> [Dataset records]
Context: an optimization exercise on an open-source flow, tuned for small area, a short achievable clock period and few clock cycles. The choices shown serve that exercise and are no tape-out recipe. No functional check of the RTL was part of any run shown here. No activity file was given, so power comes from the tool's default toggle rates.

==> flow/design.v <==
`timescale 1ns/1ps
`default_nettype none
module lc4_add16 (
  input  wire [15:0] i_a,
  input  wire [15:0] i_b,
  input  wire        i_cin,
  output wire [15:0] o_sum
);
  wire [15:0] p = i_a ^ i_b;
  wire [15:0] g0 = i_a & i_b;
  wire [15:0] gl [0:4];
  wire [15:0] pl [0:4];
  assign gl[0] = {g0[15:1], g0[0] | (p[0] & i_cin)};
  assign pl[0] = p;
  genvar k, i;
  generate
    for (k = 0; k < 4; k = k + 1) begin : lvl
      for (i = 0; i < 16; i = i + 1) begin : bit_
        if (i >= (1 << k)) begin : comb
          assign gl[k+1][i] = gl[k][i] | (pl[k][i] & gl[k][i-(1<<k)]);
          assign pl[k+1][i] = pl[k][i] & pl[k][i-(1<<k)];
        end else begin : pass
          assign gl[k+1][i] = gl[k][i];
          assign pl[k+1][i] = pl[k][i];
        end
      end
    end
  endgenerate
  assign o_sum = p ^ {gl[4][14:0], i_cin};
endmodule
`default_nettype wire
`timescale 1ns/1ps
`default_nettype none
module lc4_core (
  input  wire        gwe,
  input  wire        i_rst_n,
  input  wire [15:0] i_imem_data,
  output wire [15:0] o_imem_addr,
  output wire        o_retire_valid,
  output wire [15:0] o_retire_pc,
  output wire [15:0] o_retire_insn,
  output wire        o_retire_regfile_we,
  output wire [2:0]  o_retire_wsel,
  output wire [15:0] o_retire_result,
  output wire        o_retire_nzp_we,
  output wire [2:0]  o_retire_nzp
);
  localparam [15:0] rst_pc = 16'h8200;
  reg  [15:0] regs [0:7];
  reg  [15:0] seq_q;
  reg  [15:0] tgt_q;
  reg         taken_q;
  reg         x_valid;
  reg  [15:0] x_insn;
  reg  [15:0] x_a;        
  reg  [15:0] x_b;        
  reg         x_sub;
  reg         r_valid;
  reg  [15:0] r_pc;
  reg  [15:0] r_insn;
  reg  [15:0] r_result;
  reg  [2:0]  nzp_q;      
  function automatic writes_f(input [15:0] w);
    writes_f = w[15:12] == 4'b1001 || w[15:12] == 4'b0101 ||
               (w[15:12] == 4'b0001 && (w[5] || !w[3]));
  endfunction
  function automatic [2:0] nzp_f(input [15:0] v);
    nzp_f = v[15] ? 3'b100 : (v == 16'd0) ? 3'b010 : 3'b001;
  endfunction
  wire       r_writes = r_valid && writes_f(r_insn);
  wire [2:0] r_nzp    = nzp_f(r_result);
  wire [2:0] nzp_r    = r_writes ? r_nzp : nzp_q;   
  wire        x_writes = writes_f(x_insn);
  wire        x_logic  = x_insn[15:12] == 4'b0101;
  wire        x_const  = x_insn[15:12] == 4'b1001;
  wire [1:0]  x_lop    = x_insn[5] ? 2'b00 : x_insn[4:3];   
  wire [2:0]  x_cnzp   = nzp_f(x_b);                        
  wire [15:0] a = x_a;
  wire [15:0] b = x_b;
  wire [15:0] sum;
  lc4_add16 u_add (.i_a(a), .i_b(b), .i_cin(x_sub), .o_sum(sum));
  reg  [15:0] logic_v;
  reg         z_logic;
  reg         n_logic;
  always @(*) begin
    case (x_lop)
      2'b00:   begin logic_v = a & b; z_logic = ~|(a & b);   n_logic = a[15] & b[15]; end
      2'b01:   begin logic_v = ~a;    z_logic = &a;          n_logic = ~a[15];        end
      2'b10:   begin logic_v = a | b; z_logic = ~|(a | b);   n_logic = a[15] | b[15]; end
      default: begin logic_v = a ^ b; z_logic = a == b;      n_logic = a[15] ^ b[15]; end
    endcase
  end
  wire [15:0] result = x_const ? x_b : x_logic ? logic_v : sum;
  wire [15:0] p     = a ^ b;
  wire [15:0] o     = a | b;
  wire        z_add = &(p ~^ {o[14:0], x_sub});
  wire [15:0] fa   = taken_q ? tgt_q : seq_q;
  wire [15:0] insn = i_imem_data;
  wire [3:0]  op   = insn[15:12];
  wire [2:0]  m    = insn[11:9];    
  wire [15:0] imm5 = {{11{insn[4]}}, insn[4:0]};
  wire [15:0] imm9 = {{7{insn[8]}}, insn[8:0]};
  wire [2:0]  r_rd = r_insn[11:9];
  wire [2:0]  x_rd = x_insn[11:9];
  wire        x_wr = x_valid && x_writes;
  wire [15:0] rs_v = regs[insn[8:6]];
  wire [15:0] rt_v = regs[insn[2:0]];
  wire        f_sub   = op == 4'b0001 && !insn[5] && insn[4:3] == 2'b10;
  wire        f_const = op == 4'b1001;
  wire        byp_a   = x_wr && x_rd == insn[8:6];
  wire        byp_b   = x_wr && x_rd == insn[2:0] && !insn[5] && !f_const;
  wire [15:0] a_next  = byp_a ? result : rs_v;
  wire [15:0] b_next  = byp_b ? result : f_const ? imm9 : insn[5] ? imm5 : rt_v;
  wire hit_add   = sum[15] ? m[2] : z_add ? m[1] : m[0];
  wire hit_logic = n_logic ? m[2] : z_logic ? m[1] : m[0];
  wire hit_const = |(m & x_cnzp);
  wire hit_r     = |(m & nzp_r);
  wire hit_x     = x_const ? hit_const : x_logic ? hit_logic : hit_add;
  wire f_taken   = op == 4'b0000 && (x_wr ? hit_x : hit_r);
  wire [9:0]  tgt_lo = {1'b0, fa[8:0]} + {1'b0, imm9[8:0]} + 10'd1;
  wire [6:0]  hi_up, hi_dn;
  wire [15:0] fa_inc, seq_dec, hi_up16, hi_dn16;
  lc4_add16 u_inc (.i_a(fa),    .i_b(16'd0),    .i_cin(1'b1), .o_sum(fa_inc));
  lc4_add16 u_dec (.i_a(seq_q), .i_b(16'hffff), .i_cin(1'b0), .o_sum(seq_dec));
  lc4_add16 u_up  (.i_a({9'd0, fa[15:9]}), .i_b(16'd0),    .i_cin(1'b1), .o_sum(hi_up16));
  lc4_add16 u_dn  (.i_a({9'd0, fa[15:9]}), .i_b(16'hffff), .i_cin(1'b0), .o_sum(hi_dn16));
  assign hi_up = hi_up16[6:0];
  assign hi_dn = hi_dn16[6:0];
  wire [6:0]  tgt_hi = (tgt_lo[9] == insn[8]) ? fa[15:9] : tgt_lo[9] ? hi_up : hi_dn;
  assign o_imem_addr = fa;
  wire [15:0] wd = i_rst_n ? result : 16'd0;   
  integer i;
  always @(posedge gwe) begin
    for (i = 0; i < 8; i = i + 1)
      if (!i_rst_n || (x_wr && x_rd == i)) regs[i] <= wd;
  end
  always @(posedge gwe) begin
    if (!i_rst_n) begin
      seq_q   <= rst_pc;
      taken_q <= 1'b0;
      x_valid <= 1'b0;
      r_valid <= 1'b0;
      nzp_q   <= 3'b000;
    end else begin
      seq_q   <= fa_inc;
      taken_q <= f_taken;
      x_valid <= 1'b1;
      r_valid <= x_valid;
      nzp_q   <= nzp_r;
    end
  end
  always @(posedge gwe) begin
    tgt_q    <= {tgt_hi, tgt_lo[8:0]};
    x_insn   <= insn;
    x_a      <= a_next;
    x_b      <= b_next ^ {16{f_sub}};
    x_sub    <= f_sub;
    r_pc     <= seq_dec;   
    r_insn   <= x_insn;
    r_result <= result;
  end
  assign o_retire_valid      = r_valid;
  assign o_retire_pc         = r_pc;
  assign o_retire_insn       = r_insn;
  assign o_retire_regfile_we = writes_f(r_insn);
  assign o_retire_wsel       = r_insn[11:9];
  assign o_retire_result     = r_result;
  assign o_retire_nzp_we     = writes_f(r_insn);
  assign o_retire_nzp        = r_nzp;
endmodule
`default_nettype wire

> [Task instructions] Your answer should be the lines above, from the line containing "a[15] & b[15]; end" up to and including the line containing "wire [15:0] imm5", reproduced exactly and with nothing else.

> [Response]
      2'b00:   begin logic_v = a & b; z_logic = ~|(a & b);   n_logic = a[15] & b[15]; end
      2'b01:   begin logic_v = ~a;    z_logic = &a;          n_logic = ~a[15];        end
      2'b10:   begin logic_v = a | b; z_logic = ~|(a | b);   n_logic = a[15] | b[15]; end
      default: begin logic_v = a ^ b; z_logic = a == b;      n_logic = a[15] ^ b[15]; end
    endcase
  end
  wire [15:0] result = x_const ? x_b : x_logic ? logic_v : sum;
  wire [15:0] p     = a ^ b;
  wire [15:0] o     = a | b;
  wire        z_add = &(p ~^ {o[14:0], x_sub});
  wire [15:0] fa   = taken_q ? tgt_q : seq_q;
  wire [15:0] insn = i_imem_data;
  wire [3:0]  op   = insn[15:12];
  wire [2:0]  m    = insn[11:9];    
  wire [15:0] imm5 = {{11{insn[4]}}, insn[4:0]};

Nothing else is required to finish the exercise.